Several countries in Southeast Asia are successfully combating COVID-19 by harvesting citizens’ personal information like location data and other data gathered from mobile apps.

But these countries lack robust privacy laws, and the surveillance is taking place without consent of their citizens.

As such, COVID-19 is accelerating the debate around data protection in public health emergencies.

Rina Chandran filed this report for Reuters:

While data protection laws in Europe are driven by the intrinsic right to privacy, many Asian countries have “more pragmatic” legislation, even though there are robust compliance frameworks to prevent abuse of data, Bigg said. “Many data protection laws around the world have provisions to allow governments to bypass getting consent in certain circumstances, for say national security or public health emergencies,” she said.

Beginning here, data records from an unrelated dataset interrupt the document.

$ cat src/sv/fit_policy_allocator_with_eviction_unit_assert.svh
// Assertion macros for the fit policy allocator.
`ifndef FIT_POLICY_ALLOCATOR_WITH_EVICTION_UNIT_ASSERT_SVH
`define FIT_POLICY_ALLOCATOR_WITH_EVICTION_UNIT_ASSERT_SVH

// Same-cycle implication, sampled on clk, off during reset.
`define FPA_ASSERT_NOW(lbl, ante, cons) \
  lbl: assert property (@(posedge clk) disable iff (rst) (ante) |-> (cons)) \
    else $error("allocator check failed");

// Next-cycle implication, sampled on clk, off during reset.
`define FPA_ASSERT_NEXT(lbl, ante, cons) \
  lbl: assert property (@(posedge clk) disable iff (rst) (ante) |=> (cons)) \
    else $error("allocator check failed");

`endif

$ cat src/sv/fpa_pkg.sv
// Shared types and codes of the fit policy allocator.
`timescale 1ns / 1ps
package fpa_pkg;

  typedef enum logic [2:0] {
    S_CLEAR,
    S_IDLE,
    S_SCAN,
    S_DECIDE,
    S_FILL,
    S_COUNT,
    S_RESULT
  } state_t;

  localparam logic [1:0] POL_FIRST = 2'd0;
  localparam logic [1:0] POL_BEST  = 2'd1;
  localparam logic [1:0] POL_WORST = 2'd2;
  localparam logic [1:0] POL_NEXT  = 2'd3;

  localparam logic [1:0] OUT_PLACED  = 2'd0;
  localparam logic [1:0] OUT_EVICTED = 2'd1;
  localparam logic [1:0] OUT_REJECT  = 2'd2;

  localparam logic CFG_FIT_POLICY = 1'b0;
  localparam logic CFG_MAX_SWAPS  = 1'b1;

  localparam logic [1:0] SWAPS_SAT = 2'd3;

  // Control of the hole tracker during a free map pass.
  typedef struct packed {
    logic init;
    logic sample;
    logic free_bit;
    logic last;
  } scan_ctrl_t;

endpackage

$ cat src/sv/fpa_hole_track.sv
// Run tracker and fit-policy compare unit, fed one free map bit per cycle.
`timescale 1ns / 1ps
module fpa_hole_track #(
  parameter int AW = 7,
  parameter int LW = 8
) (
  input  logic               clk,
  input  logic               rst,
  input  fpa_pkg::scan_ctrl_t ctrl,
  input  logic [AW-1:0]      addr,
  input  logic [7:0]         need,
  input  logic [1:0]         policy,
  input  logic [AW-1:0]      nfp,
  output logic               found,
  output logic [AW-1:0]      where
);
  import fpa_pkg::*;

  logic          prev;
  logic [AW-1:0] run_s;
  logic [LW-1:0] run_len;
  logic          have;
  logic [AW-1:0] best_s;
  logic [LW-1:0] best_len;
  logic          have_wrap;
  logic [AW-1:0] wrap_s;

  logic [AW-1:0] cur_s, ev_s;
  logic [LW-1:0] cur_len, ev_len;
  logic          ev, fits, take, take_wrap;

  always_comb begin
    cur_s   = prev ? run_s : addr;
    cur_len = prev ? run_len + LW'(1) : LW'(1);
    // a run closes on a used unit after free ones, or at the last unit
    ev      = ctrl.sample && ((!ctrl.free_bit && prev) || (ctrl.free_bit && ctrl.last));
    ev_s    = ctrl.free_bit ? cur_s : run_s;
    ev_len  = ctrl.free_bit ? cur_len : run_len;
    fits    = ev && (int'(ev_len) >= int'(need));
    take      = 1'b0;
    take_wrap = 1'b0;
    case (policy)
      POL_FIRST: take = fits && !have;
      POL_BEST:  take = fits && (!have || ev_len < best_len);
      POL_WORST: take = fits && (!have || ev_len > best_len);
      POL_NEXT: begin
        take_wrap = fits && !have_wrap;
        take      = fits && !have && ((LW'(ev_s) + ev_len) > LW'(nfp));
      end
      default: take = 1'b0;
    endcase
  end

  always_ff @(posedge clk) begin
    if (rst || ctrl.init) begin
      prev      <= 1'b0;
      have      <= 1'b0;
      have_wrap <= 1'b0;
    end else if (ctrl.sample) begin
      prev <= ctrl.free_bit;
      if (ctrl.free_bit) begin
        run_s   <= cur_s;
        run_len <= cur_len;
      end
      if (take) begin
        have     <= 1'b1;
        best_s   <= ev_s;
        best_len <= ev_len;
      end
      if (take_wrap) begin
        have_wrap <= 1'b1;
        wrap_s    <= ev_s;
      end
    end
  end

  assign found = have || have_wrap;
  assign where = have ? best_s : wrap_s;
endmodule

$ cat config.mk
export PLATFORM = sky130hd
export DESIGN_NAME = fpa_hole_track
export DESIGN_NICKNAME = d
export VERILOG_FILES = /design/src/sv/fit_policy_allocator_with_eviction_unit_assert.svh /design/src/sv/fpa_pkg.sv /design/src/sv/fpa_hole_track.sv
export SDC_FILE = /design/constraint.sdc
export NUM_CORES = 1
export LEC_CHECK = 0
export BUFFER_PORTS_ARGS = -buffer_cell sky130_fd_sc_hd__buf_2
export CORE_ASPECT_RATIO = 0.7
export CORE_MARGIN = 3
export CORE_UTILIZATION = 30
export DETAILED_ROUTE_END_ITERATION = 6
export SETUP_SLACK_MARGIN = 0.1
export SLEW_MARGIN = 30
export SYNTH_ARGS = -nofsm -noshare
export SYNTH_HDL_FRONTEND = slang
export SYNTH_SLANG_ARGS = --single-unit
$ cat constraint.sdc
create_clock -name clk -period 4.8 [get_ports clk]
set_clock_uncertainty 0.1 [all_clocks]
set_input_delay 0 -clock clk [delete_from_list [all_inputs] [get_ports clk]]
set_output_delay 0 -clock clk [all_outputs]
set_load 0.02 [all_outputs]
==> impl_metrics.json <==
{
  "cts_tree": "built",
  "coreArea_um2": 8110,
  "p_switching_mw": 0.214,
  "arrival_ns": 4.17,
  "power_density_nw_per_um2": 277,
  "fin_crit_ns": 4.31,
  "drv_slew": 0,
  "drt_iter0_drc": 137,
  "first_pass_iters": 5,
  "min_delay_path_depth": 3,
  "die_area_um2": 9770,
  "grt_overflow": 0,
  "drc": 0,
  "switching_share": 0.250,
  "leakagePower_nw": 1.39,
  "cts.reportedPaths.clkPinSlew_ns": 0.06,
  "routed_wl_mm": 6.05,
  "dp_slack_ns": 0.400,
  "drtAntennaViolNets": 0,
  "post_cts_buffers": 0,
  "cp-end-kind": "flip-flop",
  "status": "complete, no violations",
  "critical_path_class": "reg -> reg",
  "worst_path_max_delay_cell": "fa_1",
  "drive_above_1_share": 0.236,
  "die_w_um": 117,
  "comb_power_share": 0.172,
  "setup_viol": 0,
  "relSlewSlack": 0.442,
  "cts_max_level": 2,
  "start_kind": "flip-flop",
  "synth.distinct_cells": 38,
  "r2r_cells": 15,
  "reg2reg_to": "best_len[5]$_DFFE_PP_",
  "cts_root_buf": "clkbuf_16",
  "required_ns": 4.65,
  "crit_chain": "ha_1, nand3_1, o21ai_0, fa_1, a21o_1, a21oi_1, o21bai_1, a21oi_1, xnor2_1, ha_1, nand3_1, o21ai_0, a21oi_1, o311ai_1, o211ai_4",
  "synth-seq-cells": 40,
  "hold_violations": 0,
  "hpwl_mm": 4.76,
  "place.gp.congestion": 0.850,
  "fillers": 810,
  "hold_class": "in -> reg",
  "vias": 1910,
  "pwr-share-seq": 0.457,
  "max_freq_ghz": 0.232,
  "place_inst": 378,
  "drv_cap": 0,
  "rows": 27,
  "fin_crit_sh": 0.899,
  "start_util": 0.318,
  "io_buffers": 37,
  "grt_max_degree": 17,
  "rsz0062_at_grt": "no",
  "clock_sinks": 40,
  "final_cells": 389,
  "grt_pass1_vias": 1784,
  "clock_power_share": 0.371,
  "layout.nets": 352,
  "regToRegSetupSlack_ns": 0.49,
  "cpPeakStageDelay_ns": 0.56,
  "die_h_um": 83.6,
  "grt_use_total": 0.130,
  "p_int_mw": 0.642,
  "grt_pass1_wl_mm": 9.64,
  "synth_warnings": 0,
  "path_max_fanout": 15,
  "irDropWorstVdd_mv": 0.167,
  "yosysSeqAreaShare": 0.454,
  "min-delay-start": "addr[4]",
  "syn_area_um2": 2580,
  "synth_nets": 305,
  "fin_ws_ns": 0.485,
  "num_antenna_cells": 0,
  "cts_made_buffers": 5,
  "layout_common_cells": "edfxtp_1 (37), buf_2 (37), ha_1 (34), nand2_1 (32), inv_1 (29)",
  "hold_end": "best_s[4]$_DFFE_PP_",
  "worst_pin_slew_ns": 0.828,
  "wl_per_cell_um": 15.6,
  "vias_per_cell": 4.91,
  "crit_top_cell": "a21oi_1",
  "syn2layout_area_growth_pct": 19.7,
  "insertion_delay_ns": 0.28,
  "cts_max_path_buffers": 2,
  "antenna_found_initial": 0,
  "syn_inst": 240,
  "r2r-start": "run_len[0]$_DFFE_PP_",
  "pin_count": 38,
  "synth.avg_cell_area_um2": 10.7,
  "setup_tns_ns": 0
}
[stage by stage]
step / power, mW / utilization / instance area [um^2] / hold slack, ns
after floorplan: 0.495 / - / 2580 / -0.0232
after global routing: 0.903 / 0.381 / 3090 / 0.0260
final: 0.856 / 0.381 / 3090 / 0.00738
after detailed placement: 0.542 / 0.358 / 2910 / 0.0872
after CTS: 0.863 / 0.380 / 3080 / 0.00787
after global placement: 0.541 / 0.358 / 2910 / 0.0893
[area by class of cell]
| cell class | count | area (um^2) | area share |
|---|---|---|---|
| Inverter | 29 | 109 | 0.0353 |
| Sequential cell | 40 | 1170 | 0.379 |
| Timing Repair Buffer | 44 | 245 | 0.0794 |
| Clock inverter | 3 | 18.8 | 0.00608 |
| Multi-Input combinational cell | 167 | 1290 | 0.419 |
| Clock buffer | 5 | 125 | 0.0405 |
| Tap cell | 101 | 126 | 0.0409 |
[worst max path at each step]
stage / slack, ns / endpoint / cells past startpoint / startpoint
final: 0.49 / best_len[5]$_DFFE_PP_ / 15 / run_len[0]$_DFFE_PP_
after global routing: 0.12 / best_len[3]$_DFFE_PP_ / 15 / run_len[0]$_DFFE_PP_
after CTS: 0.39 / best_len[5]$_DFFE_PP_ / 15 / run_len[0]$_DFFE_PP_
after detailed placement: 0.40 / best_s[3]$_DFFE_PP_ / 15 / run_len[0]$_DFFE_PP_
after global placement: 0.56 / best_s[3]$_DFFE_PP_ / 15 / run_len[0]$_DFFE_PP_
after floorplan: 0.95 / best_len[0]$_DFFE_PP_ / 15 / run_len[0]$_DFFE_PP_
[cell families after synthesis]
| logic type | share of synthesized area |
|---|---|
| multiplexers | 0.0427 |
| XOR/XNOR | 0.0238 |
| flip-flops | 0.454 |
| AO/OA/AOI/OAI | 0.123 |
| adder cells (fa/ha/maj) | 0.173 |
| AND/OR/NAND/NOR | 0.135 |
| buffers and inverters | 0.0485 |
[state kept, by name, summed over array words and instances (netlist names)]
signal,flops
prev,1
run_len,8
have_wrap,1
best_s,7
have,1
run_s,7
best_len,8
wrap_s,7
[per-layer routing]
| metal | part of all wire | vias to the layer above | global-route usage |
|---|---|---|---|
| met5 | 0 | - | 0 |
| met4 | 0.016 | 0 | 0.0406 |
| met3 | 0.070 | 8 | 0.0348 |
| met2 | 0.39 | 61 | 0.170 |
| met1 | 0.53 | 880 | 0.203 |
| li1 | - | 961 | - |
[power groups by stage]
stage               clock network (mW)  registers (mW)  logic, mW
floorplan                            0           0.397     0.0984
global placement                     0           0.399      0.143
detailed placement                   0           0.398      0.144
CTS                              0.325           0.391      0.147
global route                     0.344           0.392      0.167
finish                           0.318           0.391      0.147
[synthesized netlist by cell type (all sizes together)]
cell type | number | area share
edfxtp | 37 | 0.43
ha | 34 | 0.16
nand2 | 32 | 0.047
inv | 29 | 0.042
o21ai | 16 | 0.032
a21oi | 11 | 0.023
nor2 | 11 | 0.016
nand4 | 9 | 0.027
mux2 | 8 | 0.035
a21o | 7 | 0.021
nand3 | 6 | 0.012
clkbuf | 4 | 0.0063
nor2b | 4 | 0.013
xnor2 | 4 | 0.014
a211oi | 3 | 0.0087
dfxtp | 3 | 0.023
o211ai | 3 | 0.011
xor2 | 3 | 0.010
a2111oi | 2 | 0.021
mux2i | 2 | 0.0078
nor3 | 2 | 0.0039
or3 | 2 | 0.0048
and2 | 1 | 0.0029
and3 | 1 | 0.0024
fa | 1 | 0.0078
nand2b | 1 | 0.0024
nand3b | 1 | 0.0029
o21bai | 1 | 0.0029
o311ai | 1 | 0.0034
or2 | 1 | 0.0024
[timing repair]
item | 4_1_cts | 5_1_grt
resized for setup | 0 | 1
endpoints found under the hold margin | 3 | 0
hold buffers | 3 | 0
endpoints found under the setup margin | 0 | 15
[critical path: cells and delay by family (launching register included)]
kind | cells | cell delay [ns]
AOI/OAI and AO/OA | 9 | 1.98
adders and majority gates | 3 | 1.18
DFF | 1 | 0.45
and+or+nand+nor | 2 | 0.18
xor gates and xnor gates | 1 | 0.10
(Power assumes the default switching activity.)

In Europe, the General Data Protection Regulation (GDPR), requires anyone seeking to process someone’s data to obtain their consent. Mass tracking of people’s movements and contacts using smartphone location data violates this.

Singapore’s Personal Data Protection Commission has relaxed its terms to allow the collection, use and disclosure of personal data without the person’s consent to carry out contact tracing and other coronavirus response measures.

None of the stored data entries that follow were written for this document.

[src/hdl/ctvs_ctrl.sv]
module ctvs_ctrl (
	input  logic                clk,
	input  logic                arst_n,
	input  logic                in_valid,
	output logic                in_ready,
	input  logic                out_free,
	input  ctvs_pkg::dp_stat_t  stat,
	output ctvs_pkg::dp_cmd_t   cmd
);

	ctvs_pkg::state_t state_q, state_d;
	logic [1:0] axis_q, axis_d;
	logic [4:0] cnt_q, cnt_d;

	always_ff @(posedge clk or negedge arst_n) begin
		if (!arst_n) begin
			state_q <= ctvs_pkg::ST_IDLE;
			axis_q  <= '0;
			cnt_q   <= '0;
		end else begin
			state_q <= state_d;
			axis_q  <= axis_d;
			cnt_q   <= cnt_d;
		end
	end

	// Next state.
	always_comb begin
		state_d = state_q;
		axis_d  = axis_q;
		cnt_d   = cnt_q;
		unique case (state_q)
			ctvs_pkg::ST_IDLE: begin
				if (in_valid) state_d = ctvs_pkg::ST_DIFF;
			end
			ctvs_pkg::ST_DIFF: begin
				state_d = ctvs_pkg::ST_SQ;
				axis_d  = '0;
			end
			ctvs_pkg::ST_SQ: begin
				if (axis_q == 2'd2) state_d = ctvs_pkg::ST_ROOT_INIT;
				else axis_d = axis_q + 2'd1;
			end
			ctvs_pkg::ST_ROOT_INIT: begin
				state_d = ctvs_pkg::ST_ROOT;
				cnt_d   = '0;
			end
			ctvs_pkg::ST_ROOT: begin
				cnt_d = cnt_q + 5'd1;
				if (cnt_q == 5'd31) begin
					state_d = ctvs_pkg::ST_AXIS;
					axis_d  = '0;
				end
			end
			ctvs_pkg::ST_AXIS: begin
				cnt_d   = '0;
				state_d = stat.far ? ctvs_pkg::ST_DIV : ctvs_pkg::ST_DECAY;
			end
			ctvs_pkg::ST_DECAY: state_d = ctvs_pkg::ST_KEEP;
			ctvs_pkg::ST_DIV: begin
				cnt_d = cnt_q + 5'd1;
				if (cnt_q == 5'd31) state_d = ctvs_pkg::ST_DIV_FIX;
			end
			ctvs_pkg::ST_DIV_FIX: state_d = ctvs_pkg::ST_KEEP;
			ctvs_pkg::ST_KEEP: state_d = ctvs_pkg::ST_NEW;
			ctvs_pkg::ST_NEW: state_d = ctvs_pkg::ST_VEL;
			ctvs_pkg::ST_VEL: begin
				if (axis_q == 2'd2) begin
					state_d = ctvs_pkg::ST_SPD;
					axis_d  = '0;
				end else begin
					state_d = ctvs_pkg::ST_AXIS;
					axis_d  = axis_q + 2'd1;
				end
			end
			ctvs_pkg::ST_SPD: begin
				if (axis_q == 2'd2) state_d = ctvs_pkg::ST_FIN;
				else axis_d = axis_q + 2'd1;
			end
			ctvs_pkg::ST_FIN: state_d = ctvs_pkg::ST_OUT;
			ctvs_pkg::ST_OUT: begin
				if (out_free) state_d = ctvs_pkg::ST_IDLE;
			end
			default: state_d = ctvs_pkg::ST_IDLE;
		endcase
	end

	// Outputs.
	always_comb begin
		cmd.op       = ctvs_pkg::OP_NONE;
		cmd.axis     = axis_q;
		cmd.out_load = 1'b0;
		in_ready     = 1'b0;
		unique case (state_q)
			ctvs_pkg::ST_IDLE: begin
				in_ready = 1'b1;
				if (in_valid) cmd.op = ctvs_pkg::OP_LOAD;
			end
			ctvs_pkg::ST_DIFF:      cmd.op = ctvs_pkg::OP_DIFF;
			ctvs_pkg::ST_SQ:        cmd.op = ctvs_pkg::OP_SQ;
			ctvs_pkg::ST_ROOT_INIT: cmd.op = ctvs_pkg::OP_ROOT_INIT;
			ctvs_pkg::ST_ROOT:      cmd.op = ctvs_pkg::OP_ROOT_STEP;
			ctvs_pkg::ST_AXIS: begin
				cmd.op = stat.far ? ctvs_pkg::OP_DIV_MUL : ctvs_pkg::OP_DECAY_MUL;
			end
			ctvs_pkg::ST_DECAY:     cmd.op = ctvs_pkg::OP_DECAY_ROUND;
			ctvs_pkg::ST_DIV:       cmd.op = ctvs_pkg::OP_DIV_STEP;
			ctvs_pkg::ST_DIV_FIX:   cmd.op = ctvs_pkg::OP_DIV_FIX;
			ctvs_pkg::ST_KEEP:      cmd.op = ctvs_pkg::OP_KEEP;
			ctvs_pkg::ST_NEW:       cmd.op = ctvs_pkg::OP_NEW;
			ctvs_pkg::ST_VEL:       cmd.op = ctvs_pkg::OP_VEL;
			ctvs_pkg::ST_SPD:       cmd.op = ctvs_pkg::OP_SPD;
			ctvs_pkg::ST_FIN:       cmd.op = ctvs_pkg::OP_FIN;
			ctvs_pkg::ST_OUT:       cmd.out_load = out_free;
			default:                cmd.op = ctvs_pkg::OP_NONE;
		endcase
	end

endmodule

Yet other Southeast Asian countries are using personal data without protecting people’s privacy, said Emilie Pradichit, head of human rights charity Manushya Foundation in Bangkok. Vietnam is tracking locals and foreigners through mobile apps, while Thai immigration authorities are using location data of those arriving in the country, which amounts to “mass surveillance and a serious risk to privacy,” she said.

In the absence of an independent data protection authority in many countries, there is a risk that some of these measures will stay in place even after the situation eases. As more new technologies are introduced at this time, the dilemma of greater efficiency at the cost of reduced privacy will stay, and the coronavirus outbreak may accelerate the need for decisions about “what is and isn’t acceptable,” said Tanner.

“A fundamental tension exists between the capacity of digital technologies to harvest data for specific purposes and the risks the use or misuse of that data can pose to individual liberty or security,” he said. “We need governments to ensure citizens are able to play an active role in shaping future policy frameworks that shape how we use AI, digital identity or facial recognition systems so that they can be used with legitimacy.”